**Work item**
Only the lines of the data below from the one with "set -euo pipefail" through the one with "Fraction of layout" are wanted. Repeat them exactly.

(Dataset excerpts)
####################
Source: an optimization exercise on an open RTL-to-GDS flow (aim: small area, a short achievable clock period and few clock cycles per item). Production flows keep margins and buffers that such runs may drop.
Function was checked by simulation only, so behaviour that the tests miss may differ from the original.
No activity file was given, so power comes from the tool's default toggle rates.

Setup of run 1:
// rosetta_core
module rosetta_core #(
    parameter int num_pe = rosetta_pkg::num_pe,
    parameter int word_w = rosetta_pkg::word_w
) (
    input  logic                          clk,
    input  logic                          rst,
    output logic                          im_ren,
    output rosetta_pkg::pc_t              im_raddr,
    input  rosetta_pkg::inst_t            im_rdata,
    output logic                          pam_x_ren,
    output rosetta_pkg::row_addr_t        pam_x_raddr,
    input  logic [num_pe-1:0]             pam_x_rdata,
    output logic                          am_x_ren,
    output rosetta_pkg::row_addr_t        am_x_raddr,
    input  logic [num_pe*word_w-1:0]      am_x_rdata,
    output logic                          bm_ren,
    output rosetta_pkg::row_addr_t        bm_raddr,
    input  logic [num_pe*word_w-1:0]      bm_rdata,
    output logic                          wm_ren,
    output rosetta_pkg::waddr_t           wm_raddr,
    input  logic [num_pe*word_w-1:0]      wm_rdata,
    output logic                          am_r_wen,
    output rosetta_pkg::row_addr_t        am_r_waddr,
    output logic [num_pe*word_w-1:0]      am_r_wdata,
    output logic                          done
);
    logic [$clog2(num_pe)-1:0]  e1_k;
    logic                       e1_empty;
    logic                       e1_first;
    logic [word_w-1:0]          act_elem;
    core_sequencer #(
        .num_pe(num_pe)
    ) sequencer_inst (
        .clk         (clk),
        .rst         (rst),
        .im_ren      (im_ren),
        .im_raddr    (im_raddr),
        .im_rdata    (im_rdata),
        .pam_x_ren   (pam_x_ren),
        .pam_x_raddr (pam_x_raddr),
        .pam_x_rdata (pam_x_rdata),
        .am_x_ren    (am_x_ren),
        .am_x_raddr  (am_x_raddr),
        .bm_ren      (bm_ren),
        .bm_raddr    (bm_raddr),
        .wm_ren      (wm_ren),
        .wm_raddr    (wm_raddr),
        .am_r_wen    (am_r_wen),
        .am_r_waddr  (am_r_waddr),
        .done        (done),
        .e1_k        (e1_k),
        .e1_empty    (e1_empty),
  ...
For scale: ~3100 cells after synthesis, ~420 flip-flops, ~340 I/O pins, roughly 0.030 mm^2 of cells after synthesis.
clock: 9.0 ns
lec_check: 0
cap_margin: 20
core_margin: 2
core_utilization: 55
setup_slack_margin: 5
slew_margin: 20
standard.sh (not shown) runs the stock make flow with config.mk's settings and CLKGATE_MAP_FILE= SYNTH_SCRIPT=/design/flow/synth_recipe.tcl, a recipe that flattens the netlist after the stock synthesis.
==> flow/flow/run.sh <==
#!/bin/bash
# The standard layout, with plain buf_1 cells as the port buffers instead of the
# delay buffers buffer_ports picks by itself. The whole make output goes to layout.log.
set -euo pipefail
bash standard.sh "BUFFER_PORTS_ARGS=-buffer_cell sky130_fd_sc_hd__buf_1" finish > layout.log 2>&1
Every stage of the flow completed for run 1, and the final layout passed the timing, design-rule and antenna checks.
Testbench counts of run 1, summed over its fixed seeds: cycles 4,944, items 1,180.
## Diff of input files: run 2 against run 1
- CORE_UTILIZATION now 65, was 55
- TNS_END_PERCENT now 10, previously not set
==> notes.md <==
| clock network power share | higher: run 1 |
Fraction of layout instances using a drive strength above 1 | run 2 below run 1
Run 1 → run 2: final cell count without fillers lost 3.2%; die outline area lost 15%; clock group power lost about 9%; width of the die lost 19 um; complex-gate fraction of the synthesized area neither gained nor lost much.
Diff run 1 -> run 2 | setup slack | increase of 0.022 ns
#### Input delta (run 3 over run 2)
- swapping 65 for 60 in CORE_UTILIZATION
- swapping 10 for 0 in TNS_END_PERCENT
- Taking run 2 as the reference, in run 3 worst hold slack after final layout about even; overall power fell about 0.9%.
- Run 2 has a lower critical path depth than run 3.
- Of run 3 and run 2, the lower routed wire length belongs to run 3.
- Measured against each other, run 3 and run 2 differ in layout buffer count excluding clock buffers, the higher figure coming from run 2.
- The via count of the first global-routing pass of run 2 and that of run 3 are within noise of each other.

* * *

Setup of job 9439:
rosetta_core again, from the RTL that the note above started with.
==> flow/config.mk <==
export PLATFORM = sky130hd
export DESIGN_NAME = rosetta_core
export DESIGN_NICKNAME = rosetta_core
export VERILOG_FILES = /design/flow/design.v
export SDC_FILE = /design/flow/constraint.sdc
export NUM_CORES = 4
export LEC_CHECK = 0
export CAP_MARGIN = 20
export CORE_MARGIN = 2
export CORE_UTILIZATION = 55
export SETUP_SLACK_MARGIN = 5
export SLEW_MARGIN = 20
export TNS_END_PERCENT = 10
==> flow/constraint.sdc <==
create_clock -name core_clock -period 9.0 [get_ports {clk}]
set_input_delay 1.8000 -clock core_clock [delete_from_list [all_inputs] [get_ports {clk}]]
set_output_delay 1.8000 -clock core_clock [all_outputs]
set_load 0.01 [all_outputs]
Scripts as last shown in full above: flow/flow/run.sh
Job 9439 went all the way through synthesis, placement and routing and the layout is clean on timing, DRC and antenna.
Testbench counts of job 9439, summed over its fixed seeds: cycles 4,944, items 1,180.
[inputs] job 9232 vs job 9439
Settings: SETUP_SLACK_MARGIN: 5 -> 4.5; TNS_END_PERCENT: 10 -> unset.
### Flow results
No stage failed in job 9439, and the final checks on the layout all came back clean. The final layout from job 9232, which completed every stage, passed the timing, design-rule and antenna checks at the end of the flow. The worst setup slack before clock tree synthesis number comes out higher for job 9232 vs job 9439. ~same core area in job 9232 and job 9439. Job 9232 -> job 9439: total area of sequential cells flat. The higher number of buffers created by CTS came out of job 9232.
What job 3422 does differently from job 9232 at the input level:
Settings: SETUP_SLACK_MARGIN changed from 4.5 to 5; TNS_END_PERCENT newly set to 0; CTS_CLUSTER_SIZE newly set to 20; CTS_CLUSTER_DIAMETER newly set to 60.
==> comparison <==
- Job 9232 -> job 3422: number of sinks on the clock net flat
- Compare job 3422 and job 9232 | post-route fraction of the period consumed by the critical path lower: job 3422
- Going from job 9232 to job 3422, total met2 wirelength after detailed routing grew by a little under 10%.
- Number of instances resized during post-cts repair: job 3422 > job 9232
- Job 3422 has count of non-filler cells in the finished layout above what job 9232 had.
- The diode insertion count for antenna repair in job 3422 was higher than what job 9232 gave.
- Summary of the comparison: total wire length is higher in job 3422, relative to job 9232.
- Changes observed in job 3422 relative to job 9232: post-layout minimum cycle time dropped 250 ps, cell area climbed about 2.3%.
- Job 3422 ends up with higher part of the power in combinational logic than job 9232 does.
- Pin count of the biggest net entering global routing in job 3422 is 8 above job 9232.
Relative to job 3422, the following input files were edited for job 6346:
Settings: removing CTS_CLUSTER_DIAMETER (formerly 60); removing CTS_CLUSTER_SIZE (formerly 20).
Register area across job 3422 and job 6346: no real change.
[job 6346] count of non-filler cells in the finished layout rose 14 relative to job 3422
From job 3422 to job 6346 the numbers moved as follows: post-cts hold buffer count shows no meaningful change, routed length on met1 rose by about 0.35%, maximum resistive drop on vdd now sits lower.

[static timing again, ports no longer ideal]
The results above use ideal ports. As a check the final layouts listed here were re-extracted and re-timed, cells and wires unchanged.
Step 1, drivers: a clkbuf_16 drives clk and a buf_2 each remaining input, both assumed.
Step 2 moves the port delays by t, midway between the first and last clock arrival at a register: inputs arrive t later, outputs are due t later. That takes back most of the time a late clock gives input paths.
a / b / c = ideal ports / drivers / drivers and shift; a / b = the first two.
run	t, ns	slack for setup (ns)	worst data-port slew with drivers (ns)
run 1	0.667	4.852 / 4.792 / 4.729	0.08
run 2	0.659	4.874 / 4.844 / 4.703	0.12
run 3	0.663	4.844 / 4.807 / 4.716	0.10
job 9439	0.666	4.879 / 4.820 / 4.660	0.11
job 9232	0.651	4.578 / 4.578 / 4.578	0.07
job 3422	0.639	4.833 / 4.797 / 4.793	0.11
job 6346	0.656	4.857 / 4.796 / 4.772	0.11
After both steps every run listed still meets setup and hold. For job 9439, which loses most, drivers alone change the setup slack by -0.059 ns; drivers and shift together by -0.219 ns.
####################
**Answer**
set -euo pipefail
bash standard.sh "BUFFER_PORTS_ARGS=-buffer_cell sky130_fd_sc_hd__buf_1" finish > layout.log 2>&1
Every stage of the flow completed for run 1, and the final layout passed the timing, design-rule and antenna checks.
Testbench counts of run 1, summed over its fixed seeds: cycles 4,944, items 1,180.
## Diff of input files: run 2 against run 1
- CORE_UTILIZATION now 65, was 55
- TNS_END_PERCENT now 10, previously not set
==> notes.md <==
| clock network power share | higher: run 1 |
Fraction of layout instances using a drive strength above 1 | run 2 below run 1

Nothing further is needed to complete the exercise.